Tuesday, September 24, 2013

Day 9: Poured Out

I've been trying to stick more to the basic Joyful Moments this time around.  And not so much on all of the rest of life.

And honestly, I wouldn't even know where to begin if I tried to explain what has been going on around here of late.

But, amidst it all, I've been having some serious self-doubts.  And today, I think Heavenly Father decided it was time to put those to rest.

I have never been the recipient of such an outpouring of love.  I tried explaining it to HH at least three different times tonight.  But, I can't adequately convey what happened today.  I interacted with so many people today--some I know well, and some I've barely met.  And it was mostly to discuss some very serious things going on with our neighbors.  But somehow, everyone I spoke to had a similar message for me.  One that overwhelmed me to the point of tears every single time.  But, the basic gist was love and appreciation and support.


Most of it was expressed verbally.  But, there was also this from a couple different friends.  That stack of cookies might have been considerably taller when it was dropped off.

So, now, I need to take sometime to process everything.

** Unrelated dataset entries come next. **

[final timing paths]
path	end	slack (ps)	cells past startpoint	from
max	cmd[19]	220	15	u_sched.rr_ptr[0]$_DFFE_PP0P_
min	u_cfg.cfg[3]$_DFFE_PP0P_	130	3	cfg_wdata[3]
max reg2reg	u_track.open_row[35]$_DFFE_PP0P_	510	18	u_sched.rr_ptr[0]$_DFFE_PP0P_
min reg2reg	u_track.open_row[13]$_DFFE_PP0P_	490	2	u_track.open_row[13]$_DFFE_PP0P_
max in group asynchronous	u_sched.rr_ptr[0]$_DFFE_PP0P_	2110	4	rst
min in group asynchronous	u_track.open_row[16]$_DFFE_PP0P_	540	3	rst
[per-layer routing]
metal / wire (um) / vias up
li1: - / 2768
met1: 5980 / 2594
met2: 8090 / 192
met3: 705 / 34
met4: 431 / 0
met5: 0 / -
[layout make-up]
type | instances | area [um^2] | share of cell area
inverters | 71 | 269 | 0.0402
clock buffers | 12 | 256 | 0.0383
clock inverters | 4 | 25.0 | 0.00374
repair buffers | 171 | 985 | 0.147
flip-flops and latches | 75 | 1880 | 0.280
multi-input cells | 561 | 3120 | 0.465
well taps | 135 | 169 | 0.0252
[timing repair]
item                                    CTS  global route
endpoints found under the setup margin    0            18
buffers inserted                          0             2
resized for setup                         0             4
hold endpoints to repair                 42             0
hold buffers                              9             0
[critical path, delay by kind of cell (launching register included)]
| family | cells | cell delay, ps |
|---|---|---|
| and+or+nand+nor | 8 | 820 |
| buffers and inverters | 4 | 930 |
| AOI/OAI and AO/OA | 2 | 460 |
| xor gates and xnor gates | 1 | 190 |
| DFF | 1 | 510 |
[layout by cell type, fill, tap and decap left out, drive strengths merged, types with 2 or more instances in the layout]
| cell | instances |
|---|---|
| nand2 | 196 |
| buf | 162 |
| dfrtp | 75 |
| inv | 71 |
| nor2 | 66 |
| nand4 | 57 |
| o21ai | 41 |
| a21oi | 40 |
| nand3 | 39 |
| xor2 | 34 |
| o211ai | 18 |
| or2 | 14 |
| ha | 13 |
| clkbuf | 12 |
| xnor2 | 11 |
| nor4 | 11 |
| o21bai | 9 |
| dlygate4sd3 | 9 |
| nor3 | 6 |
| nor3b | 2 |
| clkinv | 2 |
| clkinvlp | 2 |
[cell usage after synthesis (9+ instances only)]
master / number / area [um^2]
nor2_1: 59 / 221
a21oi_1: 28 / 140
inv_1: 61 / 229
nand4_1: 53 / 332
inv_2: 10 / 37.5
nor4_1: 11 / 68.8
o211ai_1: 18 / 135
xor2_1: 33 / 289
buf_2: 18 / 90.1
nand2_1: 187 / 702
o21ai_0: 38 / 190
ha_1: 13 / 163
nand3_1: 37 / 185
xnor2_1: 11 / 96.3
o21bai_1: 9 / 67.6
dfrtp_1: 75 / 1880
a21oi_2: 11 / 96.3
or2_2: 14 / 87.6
**config.mk**
```make
export PLATFORM = sky130hd
export DESIGN_NAME = sram_fifo_top
export DESIGN_NICKNAME = d
export VERILOG_FILES = /design/src/rtl/sram_fifo_pkg.sv /design/src/rtl/word_splitter.sv /design/src/rtl/sram_ring_ctrl.sv /design/src/rtl/byte_reader.sv /design/src/rtl/conf_regs.sv /design/src/rtl/sram_fifo_top.sv
export SDC_FILE = /design/constraint.sdc
export NUM_CORES = 1
export LEC_CHECK = 0
export ABC_AREA = 1
export BUFFER_PORTS_ARGS = -buffer_cell sky130_fd_sc_hd__buf_2
export CAP_MARGIN = 30
export CORE_AREA = 2 2 104 86
export CTS_CLUSTER_DIAMETER = 50
export DETAILED_ROUTE_END_ITERATION = 8
export DIE_AREA = 0 0 106 88
export PLACE_DENSITY = 0.81
export SYNTH_ARGS = -nofsm -noshare
export SYNTH_HDL_FRONTEND = slang
export SYNTH_SLANG_ARGS = --single-unit
```
**constraint.sdc**
```tcl
create_clock -name BUS_CLK -period 3.1 [get_ports BUS_CLK]
set_input_delay 0.93 -clock BUS_CLK [delete_from_list [all_inputs] [get_ports BUS_CLK]]
set_output_delay 0.93 -clock BUS_CLK [all_outputs]
set_load 0.03 [all_outputs]
```
**src/rtl/sram_fifo_pkg.sv**
```systemverilog
`default_nettype none

package sram_fifo_pkg;

    // sram geometry.
    localparam int SRAM_ADDR_W = 10;

    typedef logic [SRAM_ADDR_W-1:0] sram_addr_t;
    // one extra wrap bit to tell full from empty.
    typedef logic [SRAM_ADDR_W:0]   ptr_t;

    typedef logic [15:0] half_t;
    typedef logic [31:0] word_t;
    typedef logic [7:0]  byte_t;

    // fill level in halfwords, spread over three host registers.
    typedef logic [20:0] fill_t;
    typedef logic [15:0] bus_addr_t;
    typedef logic [7:0]  err_cnt_t;

    // host bus register map.
    localparam bus_addr_t REG_SOFT_RST = 16'd0;
    localparam bus_addr_t REG_FILL_0   = 16'd1;
    localparam bus_addr_t REG_FILL_1   = 16'd2;
    localparam bus_addr_t REG_FILL_2   = 16'd3;
    localparam bus_addr_t REG_READ_ERR = 16'd4;

    typedef enum logic [1:0] {
        RD_IDLE,
        RD_FETCH,
        RD_HIGH,
        RD_LOW
    } reader_state_t;

endpackage

`default_nettype wire

```
**src/rtl/word_splitter.sv**
```systemverilog
`default_nettype none

module word_splitter (
    input  logic                 BUS_CLK,
    input  logic                 RST,

    input  logic                 fifo_empty,
    input  sram_fifo_pkg::word_t fifo_data,
    output logic                 fifo_pop,

    output logic                 hw_valid,
    output sram_fifo_pkg::half_t hw_data,
    input  logic                 hw_ready
);

    // set while the low half of the current word is on offer.
    logic low_half;
    logic hw_xfer;

    assign hw_valid = ~fifo_empty;
    assign hw_xfer  = hw_valid && hw_ready;

    // high half goes out first.
    assign hw_data = low_half ? fifo_data[15:0] : fifo_data[31:16];

    // the word is done once its low half is taken.
    assign fifo_pop = hw_xfer && low_half;

    always_ff @(posedge BUS_CLK) begin
        if (RST) begin
            low_half <= 1'b0;
        end else if (hw_xfer) begin
            low_half <= ~low_half;
        end
    end

endmodule

`default_nettype wire

```
**src/rtl/sram_ring_ctrl.sv**
```systemverilog
`default_nettype none

module sram_ring_ctrl (
    input  logic                      BUS_CLK,
    input  logic                      RST,

    // write side, from the splitter.
    input  logic                      hw_valid,
    input  sram_fifo_pkg::half_t      hw_data,
    output logic                      hw_ready,

    // read side, from the byte reader.
    input  logic                      rd_req,
    output logic                      rd_valid,
    output sram_fifo_pkg::half_t      rd_data,

    // external sram.
    output sram_fifo_pkg::sram_addr_t sram_addr,
    output sram_fifo_pkg::half_t      sram_wdata,
    input  sram_fifo_pkg::half_t      sram_rdata,
    output logic                      sram_we,
    output logic                      sram_oe,

    output sram_fifo_pkg::fill_t      occupancy
);

    import sram_fifo_pkg::*;

    ptr_t wr_ptr;
    ptr_t rd_ptr;
    ptr_t ptr_diff;

    logic empty;
    logic full;
    logic rd_grant;
    logic wr_grant;

    // same index, wrap bits equal or not.
    assign empty = (wr_ptr == rd_ptr);
    assign full  = (wr_ptr[SRAM_ADDR_W] != rd_ptr[SRAM_ADDR_W]) &&
                   (wr_ptr[SRAM_ADDR_W-1:0] == rd_ptr[SRAM_ADDR_W-1:0]);

    // one sram access per cycle, reads win.
    assign rd_grant = rd_req && !empty;
    assign hw_ready = !full && !rd_grant;
    assign wr_grant = hw_valid && hw_ready;

    assign rd_valid = rd_grant;
    assign rd_data  = sram_rdata;

    always_comb begin
        if (rd_grant) begin
            sram_addr = rd_ptr[SRAM_ADDR_W-1:0];
        end else begin
            sram_addr = wr_ptr[SRAM_ADDR_W-1:0];
        end
    end

    assign sram_wdata = hw_data;
    assign sram_we    = wr_grant;
    assign sram_oe    = rd_grant;

    always_ff @(posedge BUS_CLK) begin
        if (RST) begin
            wr_ptr <= '0;
        end else if (wr_grant) begin
            wr_ptr <= wr_ptr + ptr_t'(1);
        end
    end

    always_ff @(posedge BUS_CLK) begin
        if (RST) begin
            rd_ptr <= '0;
        end else if (rd_grant) begin
            rd_ptr <= rd_ptr + ptr_t'(1);
        end
    end

    // modulo difference, wrap bit makes a full ring read as the depth.
    assign ptr_diff  = wr_ptr - rd_ptr;
    assign occupancy = fill_t'(ptr_diff);

endmodule

`default_nettype wire

```
**src/rtl/byte_reader.sv**
```systemverilog
`default_nettype none

module byte_reader (
    input  logic                    BUS_CLK,
    input  logic                    RST,

    output logic                    rd_req,
    input  logic                    rd_valid,
    input  sram_fifo_pkg::half_t    rd_data,

    input  logic                    usb_read,
    output sram_fifo_pkg::byte_t    usb_data,
    output logic                    usb_valid,

    output logic                    holding,
    output sram_fifo_pkg::err_cnt_t err_count
);

    import sram_fifo_pkg::*;

    reader_state_t state;
    reader_state_t state_next;

    // halfword being served.
    half_t hw_buf;
    logic  has_bytes;

    always_ff @(posedge BUS_CLK) begin
        if (RST) begin
            state <= RD_IDLE;
        end else begin
            state <= state_next;
        end
    end

    always_comb begin
        state_next = state;
        case (state)
            // one quiet cycle out of reset.
            RD_IDLE: begin
                state_next = RD_FETCH;
            end
            RD_FETCH: begin
                if (rd_valid) begin
                    state_next = RD_HIGH;
                end
            end
            RD_HIGH: begin
                if (usb_read) begin
                    state_next = RD_LOW;
                end
            end
            RD_LOW: begin
                if (usb_read) begin
                    state_next = RD_FETCH;
                end
            end
            default: begin
                state_next = RD_IDLE;
            end
        endcase
    end

    assign rd_req = (state == RD_FETCH);

    always_ff @(posedge BUS_CLK) begin
        if (rd_req && rd_valid) begin
            hw_buf <= rd_data;
        end
    end

    assign has_bytes = (state == RD_HIGH) || (state == RD_LOW);
    assign usb_valid = has_bytes;
    assign holding   = has_bytes;

    // high byte first.
    assign usb_data = (state == RD_LOW) ? hw_buf[7:0] : hw_buf[15:8];

    // saturating count of reads with nothing on offer.
    always_ff @(posedge BUS_CLK) begin
        if (RST) begin
            err_count <= '0;
        end else if (usb_read && !usb_valid && err_count != 8'hff) begin
            err_count <= err_count + err_cnt_t'(1);
        end
    end

endmodule

`default_nettype wire

```
**src/rtl/conf_regs.sv**
```systemverilog
`default_nettype none

module conf_regs (
    input  logic                     BUS_CLK,
    input  logic                     RST,

    input  sram_fifo_pkg::bus_addr_t bus_addr,
    input  logic                     bus_wr,
    input  logic                     bus_rd,
    output sram_fifo_pkg::byte_t     bus_data_out,

    input  sram_fifo_pkg::fill_t     occupancy,
    input  logic                     holding,
    input  sram_fifo_pkg::err_cnt_t  err_count,

    output logic                     soft_rst,
    output logic                     fifo_not_empty,
    output logic                     fifo_read_error
);

    import sram_fifo_pkg::*;

    fill_t fill;

    // ring contents plus the halfword parked in the reader.
    assign fill = occupancy + fill_t'(holding);

    always_comb begin
        bus_data_out = '0;
        if (bus_rd) begin
            case (bus_addr)
                REG_FILL_0:   bus_data_out = fill[7:0];
                REG_FILL_1:   bus_data_out = fill[15:8];
                REG_FILL_2:   bus_data_out = {3'b000, fill[20:16]};
                REG_READ_ERR: bus_data_out = err_count;
                default:      bus_data_out = '0;
            endcase
        end
    end

    // any write to address 0, data ignored.
    always_ff @(posedge BUS_CLK) begin
        if (RST) begin
            soft_rst <= 1'b0;
        end else begin
            soft_rst <= bus_wr && (bus_addr == REG_SOFT_RST);
        end
    end

    assign fifo_not_empty  = (fill != '0);
    assign fifo_read_error = (err_count != '0);

endmodule

`default_nettype wire

```
**src/rtl/sram_fifo_top.sv**
```systemverilog
`default_nettype none

module sram_fifo_top (
    input  logic                      BUS_CLK,
    input  logic                      RST,

    // host bus.
    input  sram_fifo_pkg::bus_addr_t  bus_addr,
    input  sram_fifo_pkg::byte_t      bus_data_in,
    input  logic                      bus_rd,
    input  logic                      bus_wr,
    output sram_fifo_pkg::byte_t      bus_data_out,

    // source fifo.
    input  logic                      fifo_empty,
    input  sram_fifo_pkg::word_t      fifo_data,
    output logic                      fifo_pop,

    // external sram.
    output sram_fifo_pkg::sram_addr_t sram_addr,
    output sram_fifo_pkg::half_t      sram_wdata,
    input  sram_fifo_pkg::half_t      sram_rdata,
    output logic                      sram_we,
    output logic                      sram_oe,

    // usb side.
    input  logic                      usb_read,
    output sram_fifo_pkg::byte_t      usb_data,
    output logic                      usb_valid,

    output logic                      fifo_not_empty,
    output logic                      fifo_read_error
);

    import sram_fifo_pkg::*;

    logic     rst_int;
    logic     soft_rst;

    logic     hw_valid;
    logic     hw_ready;
    half_t    hw_data;

    logic     rd_req;
    logic     rd_valid;
    half_t    rd_data;

    fill_t    occupancy;
    logic     holding;
    err_cnt_t err_count;

    // bus_data_in is not decoded, the soft reset fires on any write value.
    assign rst_int = RST | soft_rst;

    word_splitter i_word_splitter (
        .BUS_CLK    (BUS_CLK),
        .RST        (rst_int),
        .fifo_empty (fifo_empty),
        .fifo_data  (fifo_data),
        .fifo_pop   (fifo_pop),
        .hw_valid   (hw_valid),
        .hw_data    (hw_data),
        .hw_ready   (hw_ready)
    );

    sram_ring_ctrl i_sram_ring_ctrl (
        .BUS_CLK    (BUS_CLK),
        .RST        (rst_int),
        .hw_valid   (hw_valid),
        .hw_data    (hw_data),
        .hw_ready   (hw_ready),
        .rd_req     (rd_req),
        .rd_valid   (rd_valid),
        .rd_data    (rd_data),
        .sram_addr  (sram_addr),
        .sram_wdata (sram_wdata),
        .sram_rdata (sram_rdata),
        .sram_we    (sram_we),
        .sram_oe    (sram_oe),
        .occupancy  (occupancy)
    );

    byte_reader i_byte_reader (
        .BUS_CLK   (BUS_CLK),
        .RST       (rst_int),
        .rd_req    (rd_req),
        .rd_valid  (rd_valid),
        .rd_data   (rd_data),
        .usb_read  (usb_read),
        .usb_data  (usb_data),
        .usb_valid (usb_valid),
        .holding   (holding),
        .err_count (err_count)
    );

    // runs on the board reset so the soft reset pulse clears itself.
    conf_regs i_conf_regs (
        .BUS_CLK         (BUS_CLK),
        .RST             (RST),
        .bus_addr        (bus_addr),
        .bus_wr          (bus_wr),
        .bus_rd          (bus_rd),
        .bus_data_out    (bus_data_out),
        .occupancy       (occupancy),
        .holding         (holding),
        .err_count       (err_count),
        .soft_rst        (soft_rst),
        .fifo_not_empty  (fifo_not_empty),
        .fifo_read_error (fifo_read_error)
    );

endmodule

`default_nettype wire

```
### Word-level counts from Yosys, hierarchy flattened

Cells that the tools add are included.

* eq/ne operators: 14
* bitwise gates (word level): 3
* mux-type cells: 9
* reductions and logical operators: 19
* add/sub/neg operators: 5

Operators by type and width (number)
* 16-bit by 2-bit equality test with 1-bit output (second input constant): 2
* 8-bit case mux with 4 select lines: 1
* 11-bit by 1-bit adder with 11-bit output (second input constant): 2
* 21-bit nonzero test: 1
* 16-bit by 1-bit equality test with 1-bit output (second input constant): 1
* 16-bit by 3-bit equality test with 1-bit output (second input constant): 1
* 16-bit logical NOT: 1
* 16-bit 2-to-1 mux: 1
* 8-bit 2-to-1 mux: 2
* 11-bit by 1-bit adder with 12-bit output: 1
* 11-bit equality test: 1
* 11-bit subtractor: 1
* 10-bit equality test: 1
* 10-bit 2-to-1 mux: 1
* 1-bit logical AND: 9
* 8-bit by 1-bit adder with 8-bit output (second input constant): 1
* 8-bit inequality test (second input constant): 1
* 2-bit case mux with 4 select lines: 1
* 8-bit nonzero test: 1
* 2-bit 2-to-1 mux: 3
* 2-bit inequality test (second input constant): 3
* 2-bit equality test (second input constant): 2
* 1-bit logical NOT: 4
* 3-bit AND reduction: 1
* 6 further kinds: 7

* bits of input ports: 78
* output and inout bits: 48
* flip-flop bits (word level): 50
* logic and storage cells: 57

### Depth between registers and ports, before layout

* word-level depth: 7
* gate-level depth with buffers: 17
* depth with buffers taken out: 17

### Hierarchy

A second synthesis with hierarchy kept.

* cell total of the unflattened synthesis: 785
* area, all modules: 4855.9 um^2

By module, submodules not included
* sram_ring_ctrl: cells each 352, seq. area each 440.4 um^2, area an instance 2208.4 um^2, instances 1
* byte_reader: cells each 132, seq. area each 680.7 um^2, area an instance 1207.4 um^2, instances 1
* conf_regs: cells each 238, seq. area each 20.0 um^2, area an instance 1136.1 um^2, instances 1
* word_splitter: cells each 60, seq. area each 20.0 um^2, area an instance 292.8 um^2, instances 1
* sram_fifo_top: cells each 3, seq. area each 0.0 um^2, area an instance 11.3 um^2, instances 1

### Least setup slack after synthesis

OpenSTA, ideal clock, no wires.

* path kind: register -> output
* start: register i_byte_reader.state[0]
* end: output bus_data_out[2]
* setup slack: -0.505 ns
* cell stages (with the launch flop): 16
* data required time: 2.170 ns
* path buffers: 1
* arrival: 2.675 ns
* cells stage by stage: dfxtp_1 > ha_1 > buf_2 > or2_1 > ha_1 > ha_1 > inv_1 > nor2_1 > nand3_2 > nor2_4 > nand3_2 > nor2_2 > nand2_1 > nand2_1 > nand3_1 > a21oi_1

* longest elaborated chain between the ends: 5
* elaborated cells between the ends (all ways): 6
* classes of those cells: add/sub: 1; eq/ne: 2; mux: 2; reduce/logical: 1

RTL lines
* from (decl): line byte_reader.sv:21 `reader_state_t state;`
* from (signal assigned): line byte_reader.sv:32 `state <= state_next;`
* 2-bit equality test: line byte_reader.sv:72 `assign has_bytes = (state == RD_HIGH) || (state == RD_LOW);`
* 1-bit logical OR *: line byte_reader.sv:72
* named net usb_valid: line sram_fifo_top.sv:29 `output logic usb_valid,`
* 11-bit by 1-bit adder with 12-bit output *: line conf_regs.sv:26 `assign fill = occupancy + fill_t'(holding);`
* 8-bit case mux with 4 select lines *: line conf_regs.sv:31 `case (bus_addr)`
* 8-bit 2-to-1 mux *: line conf_regs.sv:30 `if (bus_rd) begin`
* to (decl): line sram_fifo_top.sv:12 `output sram_fifo_pkg::byte_t bus_data_out,`

The timed path passes the listed nets; every way through them passes the cells marked *.

### Final worst setup path

* start: register i_sram_ring_ctrl.wr_ptr[0]
* end: output fifo_not_empty

* longest elaborated chain between the ends: 3

RTL lines
* from (decl): line sram_ring_ctrl.sv:29 `ptr_t wr_ptr;`
* from (signal assigned): line sram_ring_ctrl.sv:67 `wr_ptr <= wr_ptr + ptr_t'(1);`
* 11-bit subtractor: line sram_ring_ctrl.sv:80 `assign ptr_diff = wr_ptr - rd_ptr;`
* 11-bit by 1-bit adder with 12-bit output: line conf_regs.sv:26
* 21-bit nonzero test: line conf_regs.sv:50 `assign fifo_not_empty = (fill != '0);`
* to (decl): line sram_fifo_top.sv:31 `output logic fifo_not_empty,`

Every way passes these cells.

==> flow_metrics.tcl <==
set metrics [dict create \
    status "complete, but fails checks" \
    violations "negative setup slack" \
    drc_errors 0 \
    worst_ep_required_time_ns 2.17 \
    crit_type "register to primary output" \
    synth_top_area_share_pct 18.3 \
    wl_per_cell_um 15.1 \
    grt_pass1_vias 4505 \
    first_iter_violations 396 \
    overflow 0 \
    rr_startpoint "i_sram_ring_ctrl.rd_ptr[4]" \
    yosysMostFrequentCell "nand2_1" \
    grt.total_usage_pct 26.4 \
    ys_warn_count 0 \
    finalNonFillerCells 885 \
    fmax_ghz 0.260 \
    dr.pass1.iters 6 \
    die_area_mm2 0.00933 \
    syn-cell-area_mm2 0.00372 \
    synth_cells 559 \
    synth-edff-count 16 \
    seq_area_frac_synth_pct 31.2 \
    io_pins 126 \
    hold_violations 0 \
    avgSynthCellArea_um2 6.65 \
    syn-num-nets 658 \
    place_area_mm2 0.00509 \
    p_leak_nw 2.76 \
    grt_pass1_wl_mm 19.8 \
    synth.distinct_cells 41 \
    finalNetCount 871 \
    cts.sinks 50 \
    die_h_um 88 \
    min_path_type "register to register" \
    max_slew_margin_pct 52.7 \
    tightest_slew_ns 0.709 \
    synth_area_leaders "dfxtp_1 18%, nand2_1 17%, edfxtp_1 13%" \
    dp_cells 854 \
    rsz0062_at_grt "yes" \
    min_path_cells 2 \
    endpoint_kind "primary output" \
    initial_core_util_pct 44.8 \
    ir_drop_mv 0.794 \
    vias 4674 \
    rows 30 \
    tritoncts "built" \
    r2r_end "i_sram_ring_ctrl.rd_ptr[9]" \
    path_clk_slew_ns 0.09 \
    clock_path_buffers 2 \
    worstHoldEndpoint "i_sram_ring_ctrl.wr_ptr[10]" \
    coreArea_mm2 0.00830 \
    cp_max_fo 5 \
    utilization_pct 71.1 \
    final-max-slew-violation-count 0 \
    antenna_found_initial 0 \
    worstRegToRegCells 18 \
    grt_max_degree 27 \
    ctsHoldBuffers 0 \
    netlist_top_cells_count "168 x nand2_1, 67 x inv_1, 47 x nor2_1" \
    cp-start-kind "register" \
    setup_viol 22 \
    drive_gt1_share_pct 44.1 \
    powerDensity_mw_per_mm2 852 \
    post-route-period-util_pct 124 \
    finalWorstSetupSlack_ns -0.748 \
    diodes 0 \
    drv_cap 0 \
    dp_hpwl_mm 8.89 \
    async_reset_ff_share_pct 0 \
    synth_flop_cell "dfxtp_1" \
    ys_seq_elements 50 \
    cts-root-buf "clkbuf_8" \
    port_buffers 117 \
    cts_made_buffers 5 \
    stdcell_area_mm2 0.00590 \
    clkLatencyLatePin_ns 0.32 \
    min_period_ns 3.85 \
    regToRegSetupSlack_ns 0.38 \
    area_growth_pct 58.7 \
    clock_skew_ns 0.00712 \
    num-fill-cells 619 \
    synth_area_leader_cell "dfxtp_1" \
    die_width_um 106 \
    hp-start "i_sram_ring_ctrl.wr_ptr[10]" \
    final_antenna_net_count 0 \
    via_per_inst 5.28 \
    cp.arrival_ns 2.92 \
    drt_wl_total_mm 13.4 \
    place.gp.congestion 0.908 \
    h-tree-depth 2 \
]
## worst max-delay path by stage
stage,depth (start not counted),endpoint,start,slack [ns]
3_5_place_dp,16,bus_data_out[2],i_sram_ring_ctrl.wr_ptr[0],-0.35
5_1_grt,17,fifo_not_empty,i_sram_ring_ctrl.wr_ptr[0],-0.86
2_1_floorplan,15,bus_data_out[2],i_sram_ring_ctrl.wr_ptr[0],-0.1
6_report,17,fifo_not_empty,i_sram_ring_ctrl.wr_ptr[0],-0.75
4_1_cts,16,fifo_not_empty,i_sram_ring_ctrl.wr_ptr[0],-0.64
3_3_place_gp,16,bus_data_out[2],i_sram_ring_ctrl.wr_ptr[0],-0.28
## area by class of cell
class	count	area (µm²)	area share, %
Sequential cell	50	1170	19.8
Multi-Input combinational cell	425	2700	45.7
Clock buffer	6	72.6	1.23
Inverter	76	293	4.96
Timing Repair Buffer	214	1520	25.8
Tap cell	112	140	2.37
Clock inverter	2	8.76	0.148
## state kept, by name, indices dropped and copies added (netlist names)
| signal | flops |
|---|---|
| i_byte_reader.err_count | 8 |
| i_byte_reader.hw_buf | 16 |
| i_byte_reader.state | 2 |
| i_conf_regs.soft_rst | 1 |
| i_sram_ring_ctrl.rd_ptr | 11 |
| i_sram_ring_ctrl.wr_ptr | 11 |
| i_word_splitter.low_half | 1 |
## critical path, stage by stage (launching register included)
cell	delay, ns
dfxtp_2	0.34
inv_2	0.08
ha_4	0.13
inv_2	0.04
fa_2	0.59
buf_6	0.12
nand2_4	0.04
nor2_4	0.13
nand3_4	0.09
nor2_4	0.14
nand3_2	0.13
nor2_4	0.16
nand2_1	0.09
nand2_2	0.08
nand2_1	0.07
and2_1	0.17
nand2_2	0.07
buf_6	0.12
## repair_timing
item	CTS	global route
endpoints found under the setup margin	22	22
gates resized for setup	83	73
setup buffers	12	13
cloned	1	0
pin swaps	19	24
## metrics by stage
step	TNS (ns)	power (mW)	hold slack [ns]	setup slack, ns
global route	-9.41	5.36	0.543	-0.857
CTS	-4.91	4.55	0.496	-0.637
detailed placement	-2.35	3.85	0.482	-0.346
global placement	-1.74	3.74	0.470	-0.282
floorplan	-0.233	2.77	0.450	-0.0982
finish	-7.79	5.03	0.492	-0.748
## layout by cell type (no fill, tap or decap), drive strengths merged
| master | instances |
|---|---|
| buf | 214 |
| nand2 | 179 |
| inv | 74 |
| nor2 | 55 |
| nand3 | 43 |
| a21oi | 40 |
| o21ai | 37 |
| dfxtp | 34 |
| ha | 20 |
| edfxtp | 16 |
| mux2 | 8 |
| nor3 | 8 |
| nor4 | 7 |
| nand4 | 6 |
| clkbuf | 6 |
| xor2 | 5 |
| o21bai | 4 |
| clkinv | 4 |
| nand3b | 3 |
| or2 | 2 |
| and2 | 2 |
| o31ai | 1 |
| o21a | 1 |
| a211oi | 1 |
| and3 | 1 |
| nor3b | 1 |
| fa | 1 |
### config.mk
export PLATFORM = sky130hd
export DESIGN_NAME = ahb_addr_decoder
export DESIGN_NICKNAME = d
export VERILOG_FILES = /design/src/design/ahb_matrix_pkg.sv /design/src/design/ahb_addr_decoder.sv
export VERILOG_INCLUDE_DIRS = /design/src /design/src/design
export SDC_FILE = /design/constraint.sdc
export NUM_CORES = 1
export LEC_CHECK = 0
export BUFFER_PORTS_ARGS = -buffer_cell sky130_fd_sc_hd__buf_2
export CAP_MARGIN = 20
export CORE_AREA = 5 5 42 44
export DETAILED_ROUTE_END_ITERATION = 16
export DIE_AREA = 0 0 47 49
export GPL_TIMING_DRIVEN = 0
export PLACE_DENSITY_LB_ADDON = 0.08
export SYNTH_ARGS = -nofsm -noshare
export SYNTH_HDL_FRONTEND = slang
export SYNTH_SLANG_ARGS = --single-unit
### constraint.sdc
create_clock -name HCLK -period 1.1 [get_ports HCLK]
set_input_delay 0.22 -clock HCLK [delete_from_list [all_inputs] [get_ports HCLK]]
set_output_delay 0.22 -clock HCLK [all_outputs]
set_load 0.1 [all_outputs]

Today was really awful in between all of that, so I don't ever want to go through it again.  But, I'm so grateful for the people and friends in my path today who shared what they did.  Because today, it made all the difference.

1 comment:

Amy said...

I'm sorry for whatever it is you're going through. I love you and it makes me sad that you have to go through it.
My JM today is that the doctors at our hospital listened to Scott and did all the things we requested that are not the norm for an MRI.